EXERCISE -> For the records that follow, work out how many lines include "first" and give only that count.

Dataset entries
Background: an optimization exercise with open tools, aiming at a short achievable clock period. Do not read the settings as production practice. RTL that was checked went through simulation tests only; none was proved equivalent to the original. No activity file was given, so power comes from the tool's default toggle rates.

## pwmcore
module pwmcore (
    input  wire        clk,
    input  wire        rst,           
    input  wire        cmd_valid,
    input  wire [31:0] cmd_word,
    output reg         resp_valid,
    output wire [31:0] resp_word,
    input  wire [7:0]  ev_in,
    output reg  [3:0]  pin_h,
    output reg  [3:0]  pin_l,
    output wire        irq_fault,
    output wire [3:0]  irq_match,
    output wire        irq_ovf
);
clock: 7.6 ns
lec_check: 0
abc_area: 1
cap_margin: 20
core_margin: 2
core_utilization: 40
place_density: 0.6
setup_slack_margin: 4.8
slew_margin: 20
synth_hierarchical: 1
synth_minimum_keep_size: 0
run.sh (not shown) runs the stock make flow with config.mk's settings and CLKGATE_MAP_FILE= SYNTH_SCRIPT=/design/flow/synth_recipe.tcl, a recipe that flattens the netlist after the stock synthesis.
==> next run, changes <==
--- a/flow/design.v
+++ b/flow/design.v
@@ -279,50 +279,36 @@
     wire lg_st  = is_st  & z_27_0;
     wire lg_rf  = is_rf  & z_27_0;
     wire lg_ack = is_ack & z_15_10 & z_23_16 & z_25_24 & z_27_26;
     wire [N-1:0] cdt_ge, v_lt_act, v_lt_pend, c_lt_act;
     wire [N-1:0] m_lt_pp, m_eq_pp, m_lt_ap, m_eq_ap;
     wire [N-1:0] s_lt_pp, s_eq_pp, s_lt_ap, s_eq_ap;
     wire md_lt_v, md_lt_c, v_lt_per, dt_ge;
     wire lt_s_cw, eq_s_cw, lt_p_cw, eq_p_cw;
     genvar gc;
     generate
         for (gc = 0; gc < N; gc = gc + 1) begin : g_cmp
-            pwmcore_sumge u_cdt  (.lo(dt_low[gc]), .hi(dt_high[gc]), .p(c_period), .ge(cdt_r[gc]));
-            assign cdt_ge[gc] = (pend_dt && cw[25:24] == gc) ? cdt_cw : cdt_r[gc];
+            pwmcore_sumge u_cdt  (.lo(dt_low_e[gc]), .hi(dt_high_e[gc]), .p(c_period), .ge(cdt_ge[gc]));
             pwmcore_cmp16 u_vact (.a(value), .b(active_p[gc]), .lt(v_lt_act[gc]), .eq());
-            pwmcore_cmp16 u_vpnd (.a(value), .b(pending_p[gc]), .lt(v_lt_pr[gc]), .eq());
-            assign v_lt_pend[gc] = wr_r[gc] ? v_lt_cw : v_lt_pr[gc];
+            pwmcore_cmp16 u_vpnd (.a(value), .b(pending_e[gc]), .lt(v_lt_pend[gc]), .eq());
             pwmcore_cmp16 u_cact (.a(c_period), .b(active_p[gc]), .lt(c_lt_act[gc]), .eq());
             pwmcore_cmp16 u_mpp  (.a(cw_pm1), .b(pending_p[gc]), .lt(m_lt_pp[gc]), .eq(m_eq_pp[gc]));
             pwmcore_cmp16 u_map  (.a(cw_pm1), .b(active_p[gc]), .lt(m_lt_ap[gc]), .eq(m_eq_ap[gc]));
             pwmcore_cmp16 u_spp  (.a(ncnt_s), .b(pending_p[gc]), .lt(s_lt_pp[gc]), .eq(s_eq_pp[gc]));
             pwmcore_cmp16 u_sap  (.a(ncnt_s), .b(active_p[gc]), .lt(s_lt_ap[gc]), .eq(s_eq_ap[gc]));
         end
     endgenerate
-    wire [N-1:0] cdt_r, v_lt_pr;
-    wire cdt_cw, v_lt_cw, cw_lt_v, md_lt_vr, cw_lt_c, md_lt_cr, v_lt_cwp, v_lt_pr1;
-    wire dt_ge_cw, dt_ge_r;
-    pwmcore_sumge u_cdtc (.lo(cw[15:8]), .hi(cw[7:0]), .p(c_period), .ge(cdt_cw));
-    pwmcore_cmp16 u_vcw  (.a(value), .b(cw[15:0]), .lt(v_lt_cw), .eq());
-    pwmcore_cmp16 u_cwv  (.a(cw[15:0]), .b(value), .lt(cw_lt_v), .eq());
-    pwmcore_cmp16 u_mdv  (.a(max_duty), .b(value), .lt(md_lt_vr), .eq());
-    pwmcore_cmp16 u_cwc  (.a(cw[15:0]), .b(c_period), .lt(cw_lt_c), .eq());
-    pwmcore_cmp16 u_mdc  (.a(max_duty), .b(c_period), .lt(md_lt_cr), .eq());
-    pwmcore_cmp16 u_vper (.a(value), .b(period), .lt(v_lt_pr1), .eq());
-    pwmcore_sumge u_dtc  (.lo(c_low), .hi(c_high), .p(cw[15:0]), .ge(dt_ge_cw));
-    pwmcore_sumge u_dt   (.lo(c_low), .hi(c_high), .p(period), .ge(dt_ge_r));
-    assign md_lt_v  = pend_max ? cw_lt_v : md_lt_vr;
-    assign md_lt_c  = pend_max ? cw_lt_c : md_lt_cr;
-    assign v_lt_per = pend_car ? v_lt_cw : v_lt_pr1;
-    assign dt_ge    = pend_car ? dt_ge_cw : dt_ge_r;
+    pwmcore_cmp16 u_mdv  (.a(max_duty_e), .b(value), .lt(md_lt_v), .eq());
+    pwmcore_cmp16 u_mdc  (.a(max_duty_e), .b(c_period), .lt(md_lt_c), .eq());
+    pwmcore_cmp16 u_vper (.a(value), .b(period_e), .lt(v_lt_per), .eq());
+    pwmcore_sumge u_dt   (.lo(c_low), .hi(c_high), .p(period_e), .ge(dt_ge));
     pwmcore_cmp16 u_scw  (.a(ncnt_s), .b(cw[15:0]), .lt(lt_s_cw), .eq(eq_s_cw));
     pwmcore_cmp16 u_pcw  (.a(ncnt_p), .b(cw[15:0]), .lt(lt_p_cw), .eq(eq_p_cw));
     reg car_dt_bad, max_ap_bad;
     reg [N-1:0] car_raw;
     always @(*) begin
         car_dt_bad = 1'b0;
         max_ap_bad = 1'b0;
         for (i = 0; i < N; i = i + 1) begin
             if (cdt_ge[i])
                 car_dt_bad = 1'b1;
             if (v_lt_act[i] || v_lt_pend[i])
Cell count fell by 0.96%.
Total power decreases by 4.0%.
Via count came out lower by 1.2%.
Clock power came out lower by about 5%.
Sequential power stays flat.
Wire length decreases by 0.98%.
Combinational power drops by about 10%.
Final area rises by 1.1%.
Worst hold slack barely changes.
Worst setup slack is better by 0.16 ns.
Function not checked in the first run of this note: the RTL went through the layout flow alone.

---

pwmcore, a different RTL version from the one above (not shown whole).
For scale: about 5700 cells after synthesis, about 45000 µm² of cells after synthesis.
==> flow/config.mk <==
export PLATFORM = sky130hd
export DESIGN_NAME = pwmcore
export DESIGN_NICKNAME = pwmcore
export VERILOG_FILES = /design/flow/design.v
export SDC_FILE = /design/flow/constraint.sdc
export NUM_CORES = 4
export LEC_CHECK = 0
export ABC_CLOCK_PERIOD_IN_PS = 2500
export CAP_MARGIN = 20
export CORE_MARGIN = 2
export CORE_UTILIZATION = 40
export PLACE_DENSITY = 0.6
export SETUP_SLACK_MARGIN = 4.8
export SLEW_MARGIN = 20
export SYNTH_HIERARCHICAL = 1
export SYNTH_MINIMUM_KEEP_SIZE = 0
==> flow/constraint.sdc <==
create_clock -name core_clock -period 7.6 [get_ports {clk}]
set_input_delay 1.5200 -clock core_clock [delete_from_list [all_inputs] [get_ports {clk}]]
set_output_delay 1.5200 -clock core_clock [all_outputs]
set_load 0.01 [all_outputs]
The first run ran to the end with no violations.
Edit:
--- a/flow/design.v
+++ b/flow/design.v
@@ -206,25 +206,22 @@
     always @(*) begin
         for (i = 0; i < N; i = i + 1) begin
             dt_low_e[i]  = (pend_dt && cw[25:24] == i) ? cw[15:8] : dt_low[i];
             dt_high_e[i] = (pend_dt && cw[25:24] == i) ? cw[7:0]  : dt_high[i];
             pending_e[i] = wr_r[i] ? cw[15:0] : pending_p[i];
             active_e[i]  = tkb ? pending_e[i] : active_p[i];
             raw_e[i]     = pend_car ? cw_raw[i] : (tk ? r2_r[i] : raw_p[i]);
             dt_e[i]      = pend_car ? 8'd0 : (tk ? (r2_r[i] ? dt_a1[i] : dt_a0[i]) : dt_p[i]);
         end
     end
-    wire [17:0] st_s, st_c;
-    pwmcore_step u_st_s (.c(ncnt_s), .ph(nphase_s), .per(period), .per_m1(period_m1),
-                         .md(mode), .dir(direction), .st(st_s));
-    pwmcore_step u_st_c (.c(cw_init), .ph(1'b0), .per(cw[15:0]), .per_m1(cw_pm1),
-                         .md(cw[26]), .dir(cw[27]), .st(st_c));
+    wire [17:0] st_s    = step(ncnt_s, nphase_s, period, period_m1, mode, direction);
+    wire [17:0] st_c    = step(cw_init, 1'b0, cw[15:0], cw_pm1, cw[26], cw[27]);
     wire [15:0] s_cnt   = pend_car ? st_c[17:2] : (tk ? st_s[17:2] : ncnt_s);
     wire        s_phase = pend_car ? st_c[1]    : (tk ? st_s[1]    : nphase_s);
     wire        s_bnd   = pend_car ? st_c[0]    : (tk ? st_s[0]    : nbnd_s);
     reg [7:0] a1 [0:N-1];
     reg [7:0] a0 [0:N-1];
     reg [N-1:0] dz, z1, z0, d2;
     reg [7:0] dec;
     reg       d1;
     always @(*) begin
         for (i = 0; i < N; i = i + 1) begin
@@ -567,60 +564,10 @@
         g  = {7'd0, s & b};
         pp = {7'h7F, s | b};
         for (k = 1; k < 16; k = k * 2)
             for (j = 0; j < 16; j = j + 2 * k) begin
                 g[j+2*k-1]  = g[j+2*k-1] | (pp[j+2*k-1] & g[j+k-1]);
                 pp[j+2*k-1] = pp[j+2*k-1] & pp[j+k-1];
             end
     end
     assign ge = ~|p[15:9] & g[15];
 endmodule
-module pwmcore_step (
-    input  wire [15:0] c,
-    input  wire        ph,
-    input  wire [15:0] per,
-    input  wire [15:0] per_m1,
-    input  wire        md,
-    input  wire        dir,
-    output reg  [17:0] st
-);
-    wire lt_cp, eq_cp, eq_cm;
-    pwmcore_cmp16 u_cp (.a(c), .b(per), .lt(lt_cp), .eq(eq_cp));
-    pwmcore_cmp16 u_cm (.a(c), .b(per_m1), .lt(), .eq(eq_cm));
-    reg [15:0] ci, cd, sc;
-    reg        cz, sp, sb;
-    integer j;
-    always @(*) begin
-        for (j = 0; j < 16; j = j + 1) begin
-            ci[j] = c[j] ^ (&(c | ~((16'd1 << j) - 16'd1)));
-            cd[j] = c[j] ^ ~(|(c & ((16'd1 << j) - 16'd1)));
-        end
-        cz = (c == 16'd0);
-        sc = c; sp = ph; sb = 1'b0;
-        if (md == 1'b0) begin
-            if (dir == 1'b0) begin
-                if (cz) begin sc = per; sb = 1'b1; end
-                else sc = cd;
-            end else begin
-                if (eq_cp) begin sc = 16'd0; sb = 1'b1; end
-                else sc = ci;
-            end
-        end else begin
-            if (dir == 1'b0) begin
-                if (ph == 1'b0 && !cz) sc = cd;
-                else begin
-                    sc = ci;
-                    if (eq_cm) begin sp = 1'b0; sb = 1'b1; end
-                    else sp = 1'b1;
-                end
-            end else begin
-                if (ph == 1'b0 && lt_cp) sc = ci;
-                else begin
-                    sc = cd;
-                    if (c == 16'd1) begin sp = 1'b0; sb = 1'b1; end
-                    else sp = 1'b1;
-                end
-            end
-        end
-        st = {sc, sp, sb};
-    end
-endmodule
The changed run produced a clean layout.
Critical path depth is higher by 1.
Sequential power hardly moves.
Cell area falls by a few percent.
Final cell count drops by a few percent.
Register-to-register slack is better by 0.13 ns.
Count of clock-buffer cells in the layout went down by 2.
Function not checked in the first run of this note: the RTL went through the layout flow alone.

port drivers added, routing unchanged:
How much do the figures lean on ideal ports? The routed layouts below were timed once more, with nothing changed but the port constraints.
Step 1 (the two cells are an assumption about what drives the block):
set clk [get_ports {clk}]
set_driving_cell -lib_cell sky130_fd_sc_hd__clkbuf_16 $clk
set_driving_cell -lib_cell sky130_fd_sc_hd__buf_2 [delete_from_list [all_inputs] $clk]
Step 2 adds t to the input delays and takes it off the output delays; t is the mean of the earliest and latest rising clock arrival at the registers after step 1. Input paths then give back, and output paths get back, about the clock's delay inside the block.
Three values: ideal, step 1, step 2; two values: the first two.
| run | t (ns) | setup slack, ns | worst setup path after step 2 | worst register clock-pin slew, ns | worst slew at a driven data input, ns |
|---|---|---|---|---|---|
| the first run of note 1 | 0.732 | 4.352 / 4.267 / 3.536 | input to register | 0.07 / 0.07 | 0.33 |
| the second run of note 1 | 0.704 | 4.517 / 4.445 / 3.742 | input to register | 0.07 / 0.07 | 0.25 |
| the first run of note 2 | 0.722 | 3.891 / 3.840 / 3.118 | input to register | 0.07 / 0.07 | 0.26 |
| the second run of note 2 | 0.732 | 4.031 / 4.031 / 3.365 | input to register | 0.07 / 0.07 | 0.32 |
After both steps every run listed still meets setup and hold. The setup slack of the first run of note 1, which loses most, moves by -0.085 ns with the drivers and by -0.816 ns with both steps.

ANSWER FOR THIS EXERCISE -> 7